Energy Futures Moving Tentatively Higher
Energy futures are moving tentatively higher, reaching fresh 5 month highs to start the week as ongoing refinery issues, supply concerns from OPEC members, and optimism over a US-China trade deal continue to outweigh concerns of an economic slowdown. Although the gains so far are minimal, the break above technical resistance leaves the door open for much higher prices in the coming days.
A strike at Europe’s largest refinery is reported to turn one of the largest sellers in the region into a buyer, which seems to be providing some upward pressure on product prices. Oil meanwhile appears to be getting a boost from reports of more fighting in Libya, although so far the country’s exports – which have been in a constant state of flux for most of the past 8 years - are not immediately at risk.
The latest oil-market news from the Venezuelan saga are reports that output dropped below 1 million barrels due to power outages last month, and the US announced new sanctions on specific vessels to try and cut off export flows to Cuba.
Baker Hughes reported an increase of 15 oil rigs working last week in the US, snapping a 6 week stretch of declines and marking the largest increase since last May. Texas led the way with an increase of 8 total rigs put to work last week, snapping a streak of 12 consecutive weeks of lower figures.

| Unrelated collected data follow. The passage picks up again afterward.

==> src/rtl/dot8_row_sequencer.sv <==
// Issues a row of 8-wide operand beats to one dot pipeline, feeding each result back as the next running_sum.
// One beat per DOT_LAT+1 cycles; in_ready is low while a beat is in flight or a row sum waits on out_ready.
module dot8_row_sequencer #(
  parameter int DOT_LAT = 24,
  parameter int CNT_W   = 16
) (
  input  logic             clk,
  input  logic             reset_n,
  input  logic             in_valid,
  output logic             in_ready,
  input  logic [255:0]     in_a,
  input  logic [255:0]     in_b,
  input  logic             in_last,
  output logic             dot_en,
  output logic [31:0]      dot_running_sum,
  output logic [255:0]     dot_a,
  output logic [255:0]     dot_b,
  input  logic [31:0]      dot_result,
  output logic             out_valid,
  input  logic             out_ready,
  output logic [31:0]      out_sum,
  output logic [CNT_W-1:0] out_beats,
  output logic             busy
);

  localparam int WW = $clog2(DOT_LAT + 1);

  typedef enum logic [1:0] {S_IDLE, S_WAIT, S_OUT} state_t;

  state_t           state;
  logic [WW-1:0]    wcnt;
  logic [31:0]      acc;
  logic [CNT_W-1:0] beats;
  logic             first;
  logic             last_r;

  always_ff @(posedge clk or negedge reset_n) begin
    if (!reset_n) begin
      state           <= S_IDLE;
      wcnt            <= '0;
      acc             <= '0;
      beats           <= '0;
      first           <= 1'b1;
      last_r          <= 1'b0;
      in_ready        <= 1'b0;
      dot_en          <= 1'b0;
      dot_running_sum <= '0;
      dot_a           <= '0;
      dot_b           <= '0;
      out_valid       <= 1'b0;
      out_sum         <= '0;
      out_beats       <= '0;
      busy            <= 1'b0;
    end else begin
      dot_en <= 1'b1;
      case (state)
        S_IDLE: begin
          if (in_valid && in_ready) begin
            dot_a           <= in_a;
            dot_b           <= in_b;
            dot_running_sum <= first ? 32'd0 : acc;
            last_r          <= in_last;
            if (beats != {CNT_W{1'b1}}) beats <= beats + 1'b1;
            first           <= 1'b0;
            wcnt            <= '0;
            in_ready        <= 1'b0;
            busy            <= 1'b1;
            state           <= S_WAIT;
          end else begin
            in_ready <= 1'b1;
          end
        end
        S_WAIT: begin
          wcnt <= wcnt + 1'b1;
          // wcnt reaches DOT_LAT-1 exactly on the edge where the issued beat's result is valid
          if (wcnt == WW'(DOT_LAT - 1)) begin
            acc <= dot_result;
            if (last_r) begin
              out_valid <= 1'b1;
              out_sum   <= dot_result;
              out_beats <= beats;
              state     <= S_OUT;
            end else begin
              in_ready <= 1'b1;
              busy     <= 1'b0;
              state    <= S_IDLE;
            end
          end
        end
        S_OUT: begin
          if (out_ready) begin
            out_valid <= 1'b0;
            in_ready  <= 1'b1;
            busy      <= 1'b0;
            first     <= 1'b1;
            beats     <= '0;
            state     <= S_IDLE;
          end
        end
        default: state <= S_IDLE;
      endcase
    end
  end

endmodule
**config.mk**
```make
export PLATFORM = sky130hd
export DESIGN_NAME = uart_tx_fifo
export DESIGN_NICKNAME = d
export VERILOG_FILES = /design/src/rtl/uart_pkg.sv /design/src/rtl/sync_fifo_mem.sv /design/src/rtl/uart_tx_fifo.sv
export SDC_FILE = /design/constraint.sdc
export NUM_CORES = 1
export LEC_CHECK = 0
export BUFFER_PORTS_ARGS = -buffer_cell sky130_fd_sc_hd__buf_4
export CORE_MARGIN = 2
export CORE_UTILIZATION = 55
export CTS_BUF_LIST = sky130_fd_sc_hd__clkbuf_8
export DETAILED_ROUTE_END_ITERATION = 16
export PLACE_DENSITY_LB_ADDON = 0.1
export SLEW_MARGIN = 25
export SYNTH_ARGS = -nofsm -noshare
export SYNTH_HDL_FRONTEND = slang
export SYNTH_SLANG_ARGS = --single-unit
export TNS_END_PERCENT = 100
```
**constraint.sdc**
```tcl
create_clock -name clk -period 4.85 [get_ports clk]
set_clock_uncertainty 0.2 [all_clocks]
set_input_delay 0 -clock clk [delete_from_list [all_inputs] [get_ports clk]]
set_output_delay 0 -clock clk [all_outputs]
set_load 0.005 [all_outputs]
```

Money managers continue to be cautiously bullish on oil prices, increasing their net-long holdings in both Brent and WTI for a 5th straight week, although the total length is still well below year-ago levels. The speculative category of trader remains fairly bullish on gasoline prices, with net length holding above its 5-year seasonal range, although there was a slight decrease in holdings last week. Those large speculators remain bearish diesel however with ULSD contracts holding in net-short territory (betting on lower prices) for a 2nd week, reaching the lowest levels in nearly 2 years.